··· Available data ···

$ cat config.mk
export PLATFORM = sky130hd
export DESIGN_NAME = dma_channel_irq_error_unit
export DESIGN_NICKNAME = d
export VERILOG_FILES = /design/src/hdl/dma_irq_pkg.sv /design/src/hdl/dma_channel_irq_error_unit.sv
export VERILOG_INCLUDE_DIRS = /design/src /design/src/hdl
export SDC_FILE = /design/constraint.sdc
export NUM_CORES = 1
export LEC_CHECK = 0
export BUFFER_PORTS_ARGS = -buffer_cell sky130_fd_sc_hd__buf_2
export CAP_MARGIN = 40
export CORE_UTILIZATION = 50
export CTS_CLUSTER_SIZE = 25
export DETAILED_ROUTE_END_ITERATION = 7
export HOLD_SLACK_MARGIN = 0.05
export PLACE_DENSITY_LB_ADDON = 0.08
export SYNTH_ARGS = -nofsm -noshare
export SYNTH_HDL_FRONTEND = slang
export SYNTH_SLANG_ARGS = --single-unit
$ cat constraint.sdc
create_clock -name hclk -period 3.7 [get_ports hclk]
set_clock_uncertainty 0.15 [all_clocks]
set_input_delay 0.37 -clock hclk [delete_from_list [all_inputs] [get_ports hclk]]
set_output_delay 0.37 -clock hclk [all_outputs]
set_load 0.02 [all_outputs]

···

--- Work order ---
What is needed is each line of the data, printed exactly.

--- Answer ---
$ cat config.mk
export PLATFORM = sky130hd
export DESIGN_NAME = dma_channel_irq_error_unit
export DESIGN_NICKNAME = d
export VERILOG_FILES = /design/src/hdl/dma_irq_pkg.sv /design/src/hdl/dma_channel_irq_error_unit.sv
export VERILOG_INCLUDE_DIRS = /design/src /design/src/hdl
export SDC_FILE = /design/constraint.sdc
export NUM_CORES = 1
export LEC_CHECK = 0
export BUFFER_PORTS_ARGS = -buffer_cell sky130_fd_sc_hd__buf_2
export CAP_MARGIN = 40
export CORE_UTILIZATION = 50
export CTS_CLUSTER_SIZE = 25
export DETAILED_ROUTE_END_ITERATION = 7
export HOLD_SLACK_MARGIN = 0.05
export PLACE_DENSITY_LB_ADDON = 0.08
export SYNTH_ARGS = -nofsm -noshare
export SYNTH_HDL_FRONTEND = slang
export SYNTH_SLANG_ARGS = --single-unit
$ cat constraint.sdc
create_clock -name hclk -period 3.7 [get_ports hclk]
set_clock_uncertainty 0.15 [all_clocks]
set_input_delay 0.37 -clock hclk [delete_from_list [all_inputs] [get_ports hclk]]
set_output_delay 0.37 -clock hclk [all_outputs]
set_load 0.02 [all_outputs]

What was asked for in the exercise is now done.